All 1 µm particles were found to escape from the computational domain, therefore travelling more
than 10 metres. 97% of 10 µm particles were found to escape out of the right boundary, with the
remaining 3 striking in the last half-metre of the computational domain.
Figure 20: Distribution of 10 µm particles across the ground with turbulent dispersion
91% of 100 µm particles were found to escape the computational domain out of the right boundary.
Figure 21: Distribution of 100 µm particles across the ground with turbulent dispersion
Figure 22: Distribution of 1000 µm particles across the ground with turbulent dispersion
At first glance in Figures 21 and 22, the heavier 1000 µm particles appear to be travelling further on
average than the smaller diameter, lighter 100 µm particles. However, it must be considered that in
the case of the 1000 µm particles, all of the tracked particles are striking within the computational
domain. Whereas, in the case of the 100 µm particles, the vast majority (91%) are escaping from the
control volume, in other words travelling more than 10 metres. Therefore, on average the 100 µm
particles are actually travelling significantly further than the 1000 µm particles. Because of the
random nature of the turbulence dispersion of the particles, the distance travelled by the particles must
be considered statistically, where it is highly likely that the vast majority of larger particles will fall
shorter than the lighter particles, but it is still possible for a heavier particle to travel further than a
lighter particle.
To validate the numerically calculated particle trajectories, a literature review was performed to see if
other sources suggested similar travel distances for similarly sized particles. (Fennely, 2020) states
that aerosol particles of 5 µm can be carried 7 – 8m from the mouth by sneezing and coughing, with
larger droplets of 60 – 100 µm carried up to 6 m, which approximately matches the findings of this
study, which found 1µm particles carried 10 m and particles of 100 µm carried 5 to 9.5 m. Therefore,
the results of this study should be considered valid in the context of the parameters used.
Question 14:
The results of the particle deposition study show that the smallest particles in both the laminar and
turbulent cases were easily capable of travelling the full ten metre length of the computational
domain, with only the largest 1000 µm particles unable to travel the full length.

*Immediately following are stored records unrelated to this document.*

What follows belongs to an exercise in optimizing a design on an open flow for a short achievable clock period and few clock cycles; a production flow would make more cautious choices. The RTL was checked by simulation tests, not by an equivalence proof against the original design. Power and IR drop assume default switching activity.

File: flow/config.mk
export PLATFORM = sky130hd
export DESIGN_NAME = cpu_top
export DESIGN_NICKNAME = cpu_top
export VERILOG_FILES = /design/flow/design.v
export SDC_FILE = /design/flow/constraint.sdc
export NUM_CORES = 4
export LEC_CHECK = 0
export ABC_CLOCK_PERIOD_IN_PS = 3000
export CAP_MARGIN = 20
export CELL_PAD_IN_SITES_DETAIL_PLACEMENT = 2
export CELL_PAD_IN_SITES_GLOBAL_PLACEMENT = 2
export CORE_MARGIN = 2
export CORE_UTILIZATION = 30
export SETUP_SLACK_MARGIN = 5
export SLEW_MARGIN = 20
export TNS_END_PERCENT = 100
File: flow/constraint.sdc
create_clock -name core_clock -period 11.0 [get_ports {clock}]
set_input_delay 2.2000 -clock core_clock [delete_from_list [all_inputs] [get_ports {clock}]]
set_output_delay 2.2000 -clock core_clock [all_outputs]
set_load 0.01 [all_outputs]
File: flow/design.v
`timescale 1ns/100ps
package cpu_pkg;
    typedef logic [31:0] word_t;
    typedef logic [4:0]  reg_index_t;
    typedef enum logic [1:0] {
        SIZE_BYTE = 2'd0,
        SIZE_HALF = 2'd1,
        SIZE_WORD = 2'd2
    } mem_size_t;
    typedef enum logic [4:0] {
        OPC_LOAD   = 5'b00000,
        OPC_OP_IMM = 5'b00100,
        OPC_AUIPC  = 5'b00101,
        OPC_STORE  = 5'b01000,
        OPC_OP     = 5'b01100,
        OPC_LUI    = 5'b01101,
        OPC_BRANCH = 5'b11000,
        OPC_JALR   = 5'b11001,
        OPC_JAL    = 5'b11011
    } opcode_t;
    typedef struct packed {
        logic add;     
        logic slt;     
        logic xor_;
        logic or_;
        logic and_;
        logic sll;
        logic srl;     
        logic imm;     
        logic tgt;     
        logic link;    
    } result_sel_t;
    localparam word_t INSTR_BYTES = 32'd4;
endpackage
`timescale 1ns/100ps
module instruction_decoder (
    input  cpu_pkg::word_t       instruction,
    output logic                 is_load,
    output logic                 is_store,
    output logic                 is_branch,
    output logic                 is_jal,
    output logic                 is_jalr,
    output logic                 is_op,        
    output logic                 writes_rd,    
    output cpu_pkg::result_sel_t result_sel,
    output logic                 alu_sub,      
    output logic                 alu_signed,   
    output cpu_pkg::word_t       imm_addr,     
    output cpu_pkg::word_t       imm_pc,       
    output cpu_pkg::word_t       imm_alu       
);
    cpu_pkg::opcode_t opcode;
    logic [2:0]       funct3;
    logic             valid;
    logic             is_op_imm;
    logic             is_lui;
    logic             is_auipc;
    logic             is_alu;
    cpu_pkg::word_t   imm_i;
    cpu_pkg::word_t   imm_s;
    cpu_pkg::word_t   imm_b;
    cpu_pkg::word_t   imm_u;
    cpu_pkg::word_t   imm_j;
    assign opcode = cpu_pkg::opcode_t'(instruction[6:2]);
    assign funct3 = instruction[14:12];
    assign valid  = (instruction[1:0] == 2'b11);
    assign is_op_imm = valid && opcode == cpu_pkg::OPC_OP_IMM;
    assign is_op     = valid && opcode == cpu_pkg::OPC_OP;
    assign is_lui    = valid && opcode == cpu_pkg::OPC_LUI;
    assign is_auipc  = valid && opcode == cpu_pkg::OPC_AUIPC;
    assign is_jal    = valid && opcode == cpu_pkg::OPC_JAL;
    assign is_jalr   = valid && opcode == cpu_pkg::OPC_JALR;
    assign is_branch = valid && opcode == cpu_pkg::OPC_BRANCH && funct3[2:1] != 2'b01;
    assign is_load   = valid && opcode == cpu_pkg::OPC_LOAD && funct3[1:0] != 2'b11
                       && funct3 != 3'b110;
    assign is_store  = valid && opcode == cpu_pkg::OPC_STORE && !funct3[2] && funct3[1:0] != 2'b11;
    assign is_alu    = is_op || is_op_imm;
    assign writes_rd = is_alu || is_lui || is_auipc || is_jal || is_jalr;
    assign result_sel.add  = is_alu && funct3 == 3'b000;
    assign result_sel.slt  = is_alu && funct3[2:1] == 2'b01;
    assign result_sel.xor_ = is_alu && funct3 == 3'b100;
    assign result_sel.or_  = is_alu && funct3 == 3'b110;
    assign result_sel.and_ = is_alu && funct3 == 3'b111;
    assign result_sel.sll  = is_alu && funct3 == 3'b001;
    assign result_sel.srl  = is_alu && funct3 == 3'b101;
    assign result_sel.imm  = is_lui;
    assign result_sel.tgt  = is_auipc;
    assign result_sel.link = is_jal || is_jalr;
    assign alu_sub    = is_op && instruction[30];
    assign alu_signed = funct3[2] ? instruction[30] : !funct3[0];
    assign imm_i = {{20{instruction[31]}}, instruction[31:20]};
    assign imm_s = {{20{instruction[31]}}, instruction[31:25], instruction[11:7]};
    assign imm_b = {{20{instruction[31]}}, instruction[7], instruction[30:25],
                    instruction[11:8], 1'b0};
    assign imm_u = {instruction[31:12], 12'b0};
    assign imm_j = {{12{instruction[31]}}, instruction[19:12], instruction[20],
                    instruction[30:21], 1'b0};
    assign imm_addr = (instruction[5] && !instruction[6]) ? imm_s : imm_i;  
    assign imm_pc   = instruction[6] ? (instruction[3] ? imm_j : imm_b) : imm_u;
    assign imm_alu  = instruction[5] ? imm_u : imm_i;            
endmodule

Therefore, it can be
concluded from this study that aerosol particles projected from the mouth can easily spread airborne
particles in a lecture theatre. This has significant implications for the potential ease of transmission of
particles carrying airborne diseases within other indoor spaces. These particle deposition findings
support the use of public health measures such as the wearing of masks and social distancing to
prevent the spread of airborne and other communicable diseases in indoor spaces. Future possibilities
to make similar studies more representative could be to model the flow in three dimensions and use
data from anatomical studies to better model the geometry of human lips. The study could also be
made more representative by measuring the Reynolds number of a human sneeze and modelling the
jet flow at this Reynolds number. Using a larger computational domain will also improve the results
by capturing more the particles which were seen to travel more than 10 metres and escape the domain.